Market | April 6, 2026
IMF Says Tokenization Is Reaching Finance's Core Plumbing
A new IMF note argues that programmable ledgers are moving from crypto experiments into banks, market infrastructure, and settlement itself, bringing faster execution and a thinner margin for error.
In an IMF note published April 2, Tobias Adrian argues that tokenization has moved past the stage of simple efficiency gains. The change is now effecting regulated finance: banks, asset managers, and market infrastructures putting money, securities, and collateral onto programmable ledgers. Institutions are moving onchain.

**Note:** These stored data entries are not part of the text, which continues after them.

`config.mk`:
```
export PLATFORM = sky130hd
export DESIGN_NAME = psimd_sat_alu
export DESIGN_NICKNAME = d
export VERILOG_FILES = /design/src/rtl/psimd_pkg.sv /design/src/rtl/psimd_lane.sv /design/src/rtl/psimd_lane_array.sv /design/src/rtl/psimd_sticky.sv /design/src/rtl/psimd_sat_alu.sv
export SDC_FILE = /design/constraint.sdc
export NUM_CORES = 1
export LEC_CHECK = 0
export ABC_AREA = 1
export CELL_PAD_IN_SITES_DETAIL_PLACEMENT = 1
export CELL_PAD_IN_SITES_GLOBAL_PLACEMENT = 1
export CORE_ASPECT_RATIO = 1.75
export CORE_MARGIN = 4
export CORE_UTILIZATION = 30
export CTS_CLUSTER_DIAMETER = 120
export DETAILED_ROUTE_END_ITERATION = 8
export PLACE_DENSITY = 0.81
export SLEW_MARGIN = 30
export SYNTH_ARGS = -nofsm -noshare
export SYNTH_HDL_FRONTEND = slang
export SYNTH_SLANG_ARGS = --single-unit
```
`constraint.sdc`:
```
create_clock -name clk -period 8.3 [get_ports clk]
set_clock_uncertainty 0.15 [all_clocks]
set_input_delay 2.075 -clock clk [delete_from_list [all_inputs] [get_ports clk]]
set_output_delay 2.075 -clock clk [all_outputs]
set_load 0.05 [all_outputs]
```
`src/rtl/psimd_pkg.sv`:
```
package psimd_pkg;
  localparam logic [2:0] OPC_ADD  = 3'd0;
  localparam logic [2:0] OPC_SUB  = 3'd1;
  localparam logic [2:0] OPC_HADD = 3'd2;
  localparam logic [2:0] OPC_HSUB = 3'd3;
  localparam logic [2:0] OPC_ABS  = 3'd4;

  function automatic logic is_halving(input logic [2:0] opc);
    return (opc == OPC_HADD) || (opc == OPC_HSUB);
  endfunction

  function automatic logic is_adding(input logic [2:0] opc);
    return (opc == OPC_ADD) || (opc == OPC_HADD);
  endfunction
endpackage

```
`src/rtl/psimd_lane.sv`:
```
module psimd_lane
  import psimd_pkg::*;
#(
  parameter int W = 8
) (
  input  logic [W-1:0] a,
  input  logic [W-1:0] b,
  input  logic [2:0]   op,
  input  logic         sgn,
  input  logic         sat,
  input  logic         rnd,
  output logic [W-1:0] y,
  output logic         ovf
);
  localparam int XW = W + 2;
  localparam logic signed [XW-1:0] SMAX = XW'((1 << (W - 1)) - 1);
  localparam logic signed [XW-1:0] SMIN = -SMAX - XW'(1);
  localparam logic signed [XW-1:0] UMAX = XW'((1 << W) - 1);
  localparam logic signed [XW-1:0] UMIN = '0;
  localparam logic [W-1:0] LANE_MIN = {1'b1, {(W-1){1'b0}}};

  function automatic logic signed [XW-1:0] widen(input logic [W-1:0] v, input logic s);
    return s ? {{2{v[W-1]}}, v} : {2'b00, v};
  endfunction

  logic signed [XW-1:0] ax, bx, full, hsum, hi, lo;
  logic                 above, below;
  logic [W-1:0]         clamp_y, half_y, abs_y;
  logic                 abs_ovf;

  always_comb begin
    ax    = widen(a, sgn);
    bx    = widen(b, sgn);
    full  = is_adding(op) ? (ax + bx) : (ax - bx);
    hi    = sgn ? SMAX : UMAX;
    lo    = sgn ? SMIN : UMIN;
    above = full > hi;
    below = full < lo;
    if (sat && above)      clamp_y = hi[W-1:0];
    else if (sat && below) clamp_y = lo[W-1:0];
    else                   clamp_y = full[W-1:0];
    hsum   = full + (rnd ? XW'(1) : XW'(0));
    half_y = hsum[W:1];
    abs_ovf = (a == LANE_MIN);
    if (abs_ovf)     abs_y = SMAX[W-1:0];
    else if (a[W-1]) abs_y = (~a) + W'(1);
    else             abs_y = a;
  end

  always_comb begin
    y   = '0;
    ovf = 1'b0;
    case (op)
      OPC_ADD, OPC_SUB: begin
        y   = clamp_y;
        ovf = above || below;
      end
      OPC_HADD, OPC_HSUB: y = half_y;
      OPC_ABS: begin
        y   = abs_y;
        ovf = abs_ovf;
      end
      default: ;
    endcase
  end
endmodule

```
`src/rtl/psimd_lane_array.sv`:
```
module psimd_lane_array #(
  parameter int DATA_W = 32,
  parameter int LANE_W = 8
) (
  input  logic [DATA_W-1:0] a,
  input  logic [DATA_W-1:0] b,
  input  logic [2:0]        op,
  input  logic              sgn,
  input  logic              sat,
  input  logic              rnd,
  output logic [DATA_W-1:0] y,
  output logic              any_ovf
);
  localparam int NL = DATA_W / LANE_W;
  logic [NL-1:0] lane_ovf;

  for (genvar k = 0; k < NL; k++) begin : g_lane
    psimd_lane #(.W(LANE_W)) i_lane (
      .a   (a[k*LANE_W +: LANE_W]),
      .b   (b[k*LANE_W +: LANE_W]),
      .op  (op),
      .sgn (sgn),
      .sat (sat),
      .rnd (rnd),
      .y   (y[k*LANE_W +: LANE_W]),
      .ovf (lane_ovf[k])
    );
  end

  assign any_ovf = |lane_ovf;
endmodule

```
`src/rtl/psimd_sticky.sv`:
```
module psimd_sticky #(
  parameter int FIELD_W = 8,
  parameter int OVF_POS = 4
) (
  input  logic               clk,
  input  logic               rst_n,
  input  logic               set,
  input  logic               wr,
  input  logic               wbit,
  output logic [FIELD_W-1:0] field
);
  logic flag;

  always_ff @(posedge clk or negedge rst_n) begin
    if (!rst_n)   flag <= 1'b0;
    else if (wr)  flag <= wbit;
    else if (set) flag <= 1'b1;
  end

  always_comb begin
    field          = '0;
    field[OVF_POS] = flag;
  end

  p_sticky_hold_r8: assert property (@(posedge clk) disable iff (!rst_n)
    field[OVF_POS] && !wr |=> field[OVF_POS]);
  p_write_wins_r9: assert property (@(posedge clk) disable iff (!rst_n)
    wr |=> field[OVF_POS] == $past(wbit));
  p_quiet_hold_r8: assert property (@(posedge clk) disable iff (!rst_n)
    !field[OVF_POS] && !wr && !set |=> !field[OVF_POS]);
endmodule

```
`src/rtl/psimd_sat_alu.sv`:
```
module psimd_sat_alu
  import psimd_pkg::*;
#(
  parameter int DATA_W   = 32,
  parameter int NARROW_W = 8,
  parameter int WIDE_W   = 16,
  parameter int FIELD_W  = 8,
  parameter int OVF_POS  = 4
) (
  input  logic               clk,
  input  logic               rst_n,
  input  logic               op_valid,
  input  logic [2:0]         op,
  input  logic               wide_lanes,
  input  logic               is_signed,
  input  logic               saturate,
  input  logic               round_up,
  input  logic [DATA_W-1:0]  opa,
  input  logic [DATA_W-1:0]  opb,
  input  logic               ctl_wr,
  input  logic [FIELD_W-1:0] ctl_wdata,
  output logic [DATA_W-1:0]  result,
  output logic               ovf_now,
  output logic [FIELD_W-1:0] ovf_field
);
  logic [DATA_W-1:0] narrow_y, wide_y;
  logic              narrow_ovf, wide_ovf;
  logic              commit_ovf;
  logic              abs_signed;

  // abs always reads lanes as signed
  assign abs_signed = (op == OPC_ABS) ? 1'b1 : is_signed;

  psimd_lane_array #(.DATA_W(DATA_W), .LANE_W(NARROW_W)) i_narrow (
    .a(opa), .b(opb), .op(op), .sgn(abs_signed), .sat(saturate), .rnd(round_up),
    .y(narrow_y), .any_ovf(narrow_ovf)
  );

  psimd_lane_array #(.DATA_W(DATA_W), .LANE_W(WIDE_W)) i_wide (
    .a(opa), .b(opb), .op(op), .sgn(abs_signed), .sat(saturate), .rnd(round_up),
    .y(wide_y), .any_ovf(wide_ovf)
  );

  assign result     = wide_lanes ? wide_y : narrow_y;
  assign ovf_now    = wide_lanes ? wide_ovf : narrow_ovf;
  assign commit_ovf = op_valid && ovf_now;

  psimd_sticky #(.FIELD_W(FIELD_W), .OVF_POS(OVF_POS)) i_sticky (
    .clk(clk), .rst_n(rst_n), .set(commit_ovf), .wr(ctl_wr),
    .wbit(ctl_wdata[OVF_POS]), .field(ovf_field)
  );

  p_halving_quiet_r6: assert property (@(posedge clk) disable iff (!rst_n)
    is_halving(op) |-> !ovf_now);
  p_set_on_ovf_r7: assert property (@(posedge clk) disable iff (!rst_n)
    op_valid && ovf_now && !ctl_wr |=> ovf_field[OVF_POS]);
  p_abs_min_r5: assert property (@(posedge clk) disable iff (!rst_n)
    (op == OPC_ABS) && !wide_lanes &&
    (opa[NARROW_W-1:0] == {1'b1, {(NARROW_W-1){1'b0}}})
    |-> (result[NARROW_W-1:0] == {1'b0, {(NARROW_W-1){1'b1}}}) && ovf_now);
  p_field_others_r9: assert property (@(posedge clk) disable iff (!rst_n)
    $countones(ovf_field) <= 1);
endmodule

```
==> out/qor.yml <==
status:
  status: "finished with violations"
  violations: "negative setup slack"
sta:
  finalSetupViolations: 33
  slew_viol_final: 0
  rsz0062_at_grt: "yes"
  hold_viol: 0
  slew_headroom_pct: 27.4
  finalCriticalPeriod_ns: 9.25
  max_freq_mhz: 108
  fin_ws_ns: -0.953
  fin_crit_sh_pct: 111
  worstMarginPinSlew_ns: 1.09
route:
  drc: 0
  vias_per_cell: 6.28
  detailroute.via_count: 16700
  drt_iter0_drc: 1634
  ant_nets: 0
  routed_wl_um: 74900
  avgRoutedWirePerCell_um: 28.1
  drt_first_pass_iters: 6
logic_synthesis:
  syn_avg_cell_area_um2: 5.21
  synth_ff_type: "dfrtp_1"
  async_reset_ff_share_pct: 100
  yosysUniqueCellTypes: 53
  syn-cell-area_um2: 9040
  synthCells: 1734
  synth-seq-cells: 1
  seq_area_frac_synth_pct: 0.277
  synth_edf_count: 0
  ys_warn_count: 0
critical_path:
  arrival_ns: 7.03
  cp-end-kind: "output port"
  path_delay_family: "compound AO/OA/AOI/OAI gates"
  worstPathMaxFanout: 8
  crit_slowest_cell: "clkdlybuf4s50_1"
  required_ns: 6.08
  worstSetupPathType: "in -> out"
  critPathLaunchType: "primary input"
  cpPeakStageDelay_ns: 0.45
  crit_top_cell: "nand2_1"
  crit_buf_inv: 6
finish:
  largestRegisters: "i_sticky.flag x1"
  fillers: 3900
  largest_register: "i_sticky.flag"
  final_nets: 2462
  syn_to_final_growth_pct: 81.3
  largest_register_ffs: 1
  drive_above_1_share_pct: 40.5
floorplanning:
  initial_core_util_pct: 30.6
  rows: 83
  die_h_um: 238
  die_area_um2: 33100
  core_um2: 29500
  boundaryPins: 124
  die_w_um: 139
grt:
  grt_pass1_vias: 17000
  grt_util_all_layers_pct: 32.4
  grt_max_degree: 58
  antenna_found_initial: 5
  grt.overflow.total: 0
  grt_pass1_wl_um: 86900
placed_design:
  pre_cts_slack_ns: -1.27
  io_buffers: 109
  post-dp-hpwl_um: 40500
  place_congestion: 0.961
job:
  cap_violations: 0
clock_tree:
  postCtsHoldBufs: 0
  clkTransAtPathRegs_ns: 0
  clk-insertion-delay-late_ns: 0
worst_hold_path:
  hp-class: "reg -> reg"
[per-layer routing]
metal | global-route usage [%] | share of wire, %
met5 | 0 | 0.060
met4 | 30.2 | 13
met3 | 4.27 | 8.9
met2 | 62.6 | 47
met1 | 28.1 | 30
[logic make-up after synthesis]
logic type / Yosys count / synth area share (%)
compound gates: 348 / 20.9
fa+ha+maj: 96 / 13.6
xor+xnor: 86 / 8.75
buf+inv: 321 / 13.9
other cells: 1 / 0.0415
mux: 3 / 0.360
flops: 1 / 0.277
simple gates: 878 / 42.1
[worst reg2reg max path, stage by stage (launching register included)]
cell and delay [ns]:
dfrtp_1 0.35, nor2_1 0.10, a21oi_1 0.07
[synthesized netlist by cell type (3+ instances only)]
| master | n | area (um^2) |
|---|---|---|
| clkbuf_1 | 34 | 128 |
| xnor2_1 | 21 | 184 |
| ha_1 | 92 | 1150 |
| xor2_2 | 4 | 65.1 |
| nor2_1 | 167 | 627 |
| inv_2 | 4 | 15.0 |
| a31oi_1 | 18 | 113 |
| a21oi_1 | 115 | 576 |
| and2_1 | 3 | 18.8 |
| nand3_2 | 10 | 100 |
| nor3_1 | 30 | 150 |
| a21o_1 | 3 | 22.5 |
| a21boi_0 | 3 | 22.5 |
| o21ai_1 | 15 | 75.1 |
| a211oi_1 | 7 | 52.6 |
| nand2_2 | 7 | 43.8 |
| nand4_1 | 31 | 194 |
| a221oi_1 | 5 | 43.8 |
| xor2_1 | 60 | 526 |
| o211ai_1 | 16 | 120 |
| nand3b_1 | 13 | 97.6 |
| fa_1 | 4 | 80.1 |
| or2_2 | 8 | 50.1 |
| buf_4 | 9 | 67.6 |
| o21ai_0 | 152 | 761 |
| nand3_1 | 118 | 591 |
| inv_1 | 264 | 991 |
| nor4_1 | 4 | 25.0 |
| clkinv_1 | 5 | 18.8 |
| o22ai_1 | 3 | 18.8 |
| nand2_1 | 468 | 1760 |
| nor2_2 | 9 | 56.3 |
| o31ai_1 | 4 | 30.0 |
[stage by stage]
stage | hold WS (ns) | instance area, um^2 | cells | util [%] | setup TNS (ns)
2_1_floorplan | 0.363 | 9260 | 1740 | - | -0.0270
3_3_place_gp | 0.387 | 13700 | 2560 | 46.6 | -29.57
3_5_place_dp | 0.397 | 13700 | 2560 | 46.6 | -37.58
4_1_cts | 0.398 | 15200 | 2622 | 51.5 | -6.38
5_1_grt | 0.435 | 16400 | 2665 | 55.5 | -24.89
6_report | 0.397 | 16400 | 2666 | 55.5 | -20.48
[layout make-up]
cell class	count	area, um^2	share of cell area (%)
Antenna cell	3	7.51	0.0458
Inverter	273	1050	6.42
Multi-Input combinational cell	1419	9650	58.9
Sequential cell	1	25.0	0.153
Tap cell	382	478	2.92
Timing Repair Buffer	587	5160	31.5
Timing Repair inverter	1	6.26	0.0382
[cell usage in the layout (no fill, tap or decap), types with 15 or more instances in the layout]
cell type        count
buf_4              447
nand2_1            382
inv_1              229
nor2_1             126
o21ai_0             98
nand3_1             97
nand2_2             84
a21oi_1             68
ha_1                66
xor2_1              47
clkdlybuf4s50_1     47
o21ai_2             41
a21oi_2             34
buf_12              34
inv_2               32
nand4_1             31
nor2_4              28
buf_6               26
nand3_2             25
nor2_2              24
nor3_1              24
ha_4                24
o21ai_1             21
xor2_2              17
o211ai_1            16
xnor2_1             15
[final timing paths]
kind | startpoint | end | slack [ns] | depth (start not counted)
setup reg to reg | i_sticky.flag | i_sticky.flag | 7.48 | 2
hold / removal | i_sticky.flag | i_sticky.flag | 0.40 | 2
hold reg to reg | i_sticky.flag | i_sticky.flag | 0.40 | 2
min in group asynchronous | rst_n | i_sticky.flag | 2.08 | 1
max in group asynchronous | rst_n | i_sticky.flag | 5.82 | 1
setup / recovery | opb[30] | result[23] | -0.95 | 26
[timing repair]
item | CTS | global route
resized for setup | 338 | 234
gates cloned | 4 | 0
endpoints found under the setup margin | 33 | 33
pin swaps | 141 | 132
endpoints found under the hold margin | 0 | 0
setup buffers | 58 | 43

Adrian says the old-world, offchain delays were acting as shock absorbers. End-of-day settlement, batch processing, and delayed reconciliation gave firms time to net exposures, move liquidity, and intervene before settlement became final. On a tokenized rail, delivery versus payment can happen atomically and collateral can move in near real time. So banks can issue tokenized deposits. Asset managers can automate fund operations and collateral flows. Financial market infrastructures can collapse messaging, custody, and settlement onto one shared ledger. Yet the risk does not disappear. It moves into code, data feeds, governance keys, and the operational design of the platform itself. The paper says a faulty feed or coding error can trigger cascading liquidations before supervisors have time to respond.